By Julia G. de Aledo, Hans ter Steege, Luis Cayuela, Laura Matas-Granados, Celina Ben Saadi, Norma Salinas, María de los Ángeles La Torre-Cuadros, Selene Báez, Guillermo Bañares-de-Dios, Leslie Cayola, Belén Fadrique, William Farfán-Rios, Alfredo Fuentes, Jürgen Homeier, Oswaldo Jadán, J. Sebastián Tello, and Manuel J. Macía.

Tropical forests provide many useful plants that support people’s well-being. Learning what makes certain plants preferred for specific uses helps us understand the connections between people, culture, and ecosystems. In our study, we investigated over 1,900 tropical plant species and how different Indigenous communities use them in western Amazonia. Speaking directly with community members we learned that they used plants for utensils, rituals, medicines, timber, clothing, among other things. These uses represent the essential services the forest provides, contributing to Indigenous peoples’ well-being and preservation of traditional knowledge.
We wanted to understand if certain traits of the plants (like their size, leaf thickness, or presence of resins) influenced the way people use them. We indeed discovered that many of these characteristics are crucial in shaping cultures and bodies of knowledge. Specifically, we found that plant functional traits are key providing materials, food, health, and security, showing multiple interconnections. For example, reproductive traits were strongly linked to food, beverages, and to dyes to plaint the body or textiles. The plant’s life form (whether a plant is a liana, a palm, or a tree) was tightly associated to cultural expression uses, such as clothing, aesthetics and rituals. Wood density was mainly associated with recreational materials and fiber production. Finally, plant size resulted to be an important factor for the uses in construction, medicines, or domestic utensils.
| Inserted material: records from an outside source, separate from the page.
--- src/sv/r2fft_ram.sv ---
`timescale 1ns / 1ps
// r2fft_ram: generic single-port-write, single-port-read ram with registered read
// no dependencies

module r2fft_ram #(
    parameter int WIDTH = 48,
    parameter int DEPTH = 64
) (
    input  logic                     aclk,
    input  logic                     we,
    input  logic [$clog2(DEPTH)-1:0] waddr,
    input  logic [WIDTH-1:0]         wdata,
    input  logic [$clog2(DEPTH)-1:0] raddr,
    output logic [WIDTH-1:0]         rdata
);

    logic [WIDTH-1:0] mem [DEPTH];

    always_ff @(posedge aclk) begin
        if (we) begin
            mem[waddr] <= wdata;
        end
        rdata <= mem[raddr];
    end

endmodule

--- config.mk ---
export PLATFORM = sky130hd
export DESIGN_NAME = r2fft_ram
export DESIGN_NICKNAME = d
export VERILOG_FILES = /design/src/sv/r2fft_ram.sv
export SDC_FILE = /design/constraint.sdc
export NUM_CORES = 2
export LEC_CHECK = 0
export BUFFER_PORTS_ARGS = -buffer_cell sky130_fd_sc_hd__buf_2
export CAP_MARGIN = 20
export CORE_ASPECT_RATIO = 0.9
export CORE_UTILIZATION = 61
export CTS_CLUSTER_SIZE = 24
export DETAILED_ROUTE_END_ITERATION = 6
export PLACE_DENSITY = 0.77
export SYNTH_ARGS = -nofsm -noshare
export SYNTH_HDL_FRONTEND = slang
export SYNTH_SLANG_ARGS = --single-unit
--- constraint.sdc ---
create_clock -name aclk -period 7.2 [get_ports aclk]
set_clock_uncertainty 0.05 [all_clocks]
set_input_delay 1.44 -clock aclk [delete_from_list [all_inputs] [get_ports aclk]]
set_output_delay 1.44 -clock aclk [all_outputs]
set_load 0.05 [all_outputs]
* After elaboration in Yosys (flattened, before gate mapping)
Memories as Yosys holds them, arrays and structs flattened. A register that Yosys moved wholly into a read port is not among the register bits. Index checks and enable logic that the tools add are counted. Widths: inputs -> output; s select.
Storage, ports and cells: memory bits (read-only) 0, input port bits 62, word-level logic and storage cells 3, memories 1, output and inout port bits 48, register bits after elaboration 0, latch bits 0, memory bits (writable) 3072
Memory list:
- mem | words 64, bits a word 48, read ports 1, clocked after memory_dff 1, write ports 1, line 17 | logic [WIDTH-1:0] mem [DEPTH];
Operators by class: add/sub/neg operators 0, eq/ne operators 0, bitwise logic cells 0, $mul 0, shifts and indexed selects 0, mux-type cells 2, reduce and logical (&&, ||, !) cells 0, div/mod/pow operators 0, order comparisons 0
Operators by type and width (count):
- $mux 1 | 2

* Logic depth before layout (Yosys ltp)
word-level depth 2, gate-level depth with buffers 9, depth with buffers taken out 5

* Worst setup path after synthesis
No wires, ideal clock.
kind in2reg, start point input port waddr[3], end point memory mem[48][0] (enable), stages on the path 4, library setup time 513 ps, buffers on the path 1, required time 6637 ps, path slack 1425 ps, data arrival time 5212 ps, path through clkbuf_1 -> nor2b_1 -> nand4b_1 -> nor3_1
RTL lines:
- start, declared | line 11 | input logic [$clog2(DEPTH)-1:0] waddr,
- end, declared | line 17
Straight into the memory's write port.

==> results by group <==
Route
  – ANT nets after route: 0
  – Routed wire per std cell: 39.76 um
  – Drt initial violations: 9,582
  – DRC viols: 20
  – Total vias in the final route: 58,570
  – WL final: 320.0 mm
  – Vias per cell: 7.276
  – DRT Pass-1 Iters: 7

Clock network
  – Clock Latency Late Sink: 0.95 ns
  – CTS tree: yes
  – Maximum root-to-sink buffer count: 4
  – CTS buffer count: 300
  – TritonCTS Sinks: 3,120
  – Post-cts gate resize count: 0
  – CTS hold repair buffers: 0
  – Root Buffer Master: clkbuf_16
  – CTS clk-pin slew, worst paths: 0.06 ns
  – # Post-CTS Setup Buffers: 0
  – H-tree levels: 5

Run status
  – Outcome: finished, violations left
  – Failing checks: DRC

Synthesis
  – Mapped cell area: 117,100 um2
  – Most used flip-flop cell after synthesis: edfxtp_1
  – Yosys top cell by area: edfxtp_1
  – Syn nets: 5,032
  – Synth top area share: 78.77%
  – Ys Warns: 0
  – Syn avg cell area: 23.56 um2
  – Top cells by area, synth: edfxtp_1, mux4_2, dfxtp_1, o22ai_1, a221oi_1
  – Synth Instances: 4,970
  – Post-synth ARST share: 0%
  – Post-synth EDFFs: 3,072
  – Synth cell types: 36
  – Post-synthesis sequential area ratio: 79.59%
  – Synth Register Bits: 3,120

Place
  – HPWL after detailed placement: 164.6 mm
  – Placer Congestion: 0.8465
  – Area after DPL: 121,300 um2
  – Buffers on Ports: 109

Timing
  – Final Cycle Share: 54.80%
  – Endpoints failing setup: 0
  – Crit path time final: 3.946 ns
  – Slew Limit Fails: 0
  – RSZ-0062 raised after global routing: false
  – Hold violation count in the final report: 0
  – Slew HR: 9.660%
  – TNS Setup: 0 ns
  – FMAX: 253.4 MHz
  – Worst-Margin Slew: 1.355 ns

Floorplan
  – Die width: 463.9 um
  – CORE AREA: 190,800 um2
  – Die area: 193,800 um2
  – Placement row count: 152
  – Die Y: 417.7 um
  – Starting Density: 61.40%
  – I/O pin count: 110

Power
  – Clock Power Share: 40.3%
  – Pint: 29.21 mW
  – VDD IR max: 0.2820 mV
  – Combinational share of power: 5.2%
  – Switching pwr: 7.916 mW
  – Seq pwr share: 54.4%
  – Power per cell area: 283.2 nW/um2
  – Pleak: 40.68 nW
  – Switching Fraction: 21.32%

Global route
  – Grt ovf: 0
  – Gr usage total: 33.18%
  – Number of global-route vias before repair: 58,220
  – Pin count of the biggest net entering global routing: 124
  – First-pass GRT wire length: 442.5 mm
  – Antenna violations before repair: 36

Setup path
  – R2r setup slk: 4.56 ns
  – Slowest CP cell: nand2b_1
  – Family with the most delay on the worst path: simple AND/OR/NAND/NOR gates
  – Startpoint Class: input port
  – R2R Path End: rdata[1]
  – Number of buffers and inverters on the critical path: 2
  – R2r worst-path depth: 4
  – Crit path capture type: register
  – Kind of critical path: input port to register
  – CP Data Arrival Time: 4.75 ns
  – Critical R2R Launch: mem[27][1]
  – Max incr delay on CP: 0.91 ns
  – CP Cell Sequence: buf_8 -> buf_12 -> nand2b_1 -> o22ai_1 -> nor2_1 -> a21oi_1 -> nor2_1
  – Required time worst endpoint: 8.01 ns
  – Most used cell along the critical path: nor2_1
  – CP Max Fanout: 123

Cells and area
  – Most frequent cells in the layout: edfxtp_1, mux4_2, clkbuf_16, o22ai_1, buf_4
  – Layout cell share with drive strength beyond 1: 27.76%
  – Commonest non-fill, non-tap cell in the layout: edfxtp_1
  – Final #Nets: 5,337
  – Cell area after layout: 131,100 um2
  – Fill cells: 10,690
  – Area growth, synth to finish: 11.94%

Hold path
  – Worst Hold Class: input port to register
  – Hold Path Sink: mem[26][11]
  – Min-delay src: wdata[11]
  – Worst Hold Depth: 1

Job
  – # Max-Cap Violations: 0
cell usage after synthesis, types with 5 or more instances:
library cell,n
edfxtp_1,3072
mux4_2,754
a22o_1,57
buf_1,12
nor2b_1,24
clkbuf_1,98
dfxtp_1,48
o221ai_1,28
nor2_1,132
mux2i_1,63
nand2b_1,10
a311oi_1,11
buf_2,98
buf_6,11
a21oi_1,74
nand3b_1,5
mux2_2,12
a221oi_1,83
a211oi_1,32
nand3_1,7
buf_4,62
o22ai_1,122
a31o_2,5
a22oi_1,72
nand2_1,55
sequential cells by signal (all words and copies together) (netlist names):
register	cells
mem	3072
rdata	48
kinds of logic after synthesis:
group,after synthesis,share of synthesized area [%]
compound gates,486,3.024
flops,3120,79.59
mux,829,15.15
simple gates,253,0.9572
buf+inv,282,1.279
per-layer routing:
metal | part of all wire [%] | GRT usage [%]
met5 | 0.026 | 0
met4 | 6.0 | 17.53
met3 | 14 | 8.549
met2 | 47 | 50.65
met1 | 33 | 44.79
worst max-delay path by stage:
stage	start	endpoint	slack, ns	depth (start not counted)
global route	raddr[2]	rdata[16]	3.18	7
global placement	raddr[2]	rdata[16]	2.44	7
floorplan	waddr[3]	mem[48][0]	1.43	4
finish	raddr[2]	rdata[16]	3.25	7
CTS	raddr[2]	rdata[16]	3.33	7
detailed placement	raddr[2]	rdata[16]	2.40	7
cell type report:
class                           count  area [um2]  area share [%]
Clock inverter                    132        1094          0.8341
Tap cell                         2541        3179           2.425
Antenna cell                       21       52.55         0.04008
Timing Repair Buffer              285        2665           2.033
Sequential cell                  3120       93210           71.09
Multi-Input combinational cell   1568       22940           17.49
Clock buffer                      382        7970           6.079
power groups by stage:
stage,logic (mW),clock network [mW],registers (mW)
floorplan,0.960,0,20.7
global placement,1.82,0,20.6
detailed placement,1.86,0,20.6
CTS,1.88,15.0,20.2
global route,2.01,15.7,20.2
finish,1.95,15.0,20.2
stage by stage:
step                      total power, mW  std cells  hold WS (ns)  setup slack, ns  utilization (%)
after floorplan                     21.63       4970        0.6596            1.425                -
after global placement              22.41       7479        0.7426            2.444            63.58
after detailed placement            22.45       7480        0.7497            2.397            63.59
after CTS                           37.11       7994        0.7859            3.334            68.34
after global routing                37.90       8042        0.7651            3.181            68.72
final                               37.13       8049        0.7874            3.254            68.73
worst register-to-register path, delay by kind of cell, from the launching register on:
kind,cells,cell delay (ns)
DFF,1,0.35
AOI/OAI and AO/OA,3,1.57
muxes,1,0.47
Power figures use the tool's default switching activity.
When we examined different communities independently, we found that the traits important for essential uses, were often selected similarly across the different Indigenous groups, a phenomenon we call “functional selection convergence”, although separated by large distances. However, in some cases, there were divergent uses that could be due to independent discoveries or the unique traditions and needs of each community.
Our research tries to understand the complex relationships between the provision of ecosystem services and the demand for them in tropical forests. It highlights the importance of ethnobotany in understanding these relationships and emphasizes the need to preserve the species with certain functional and morphological characteristics critical for local traditions and systems of knowledge. By recognizing and integrating Indigenous knowledge into ecological research, we can better sustain the forests and the communities that rely on them.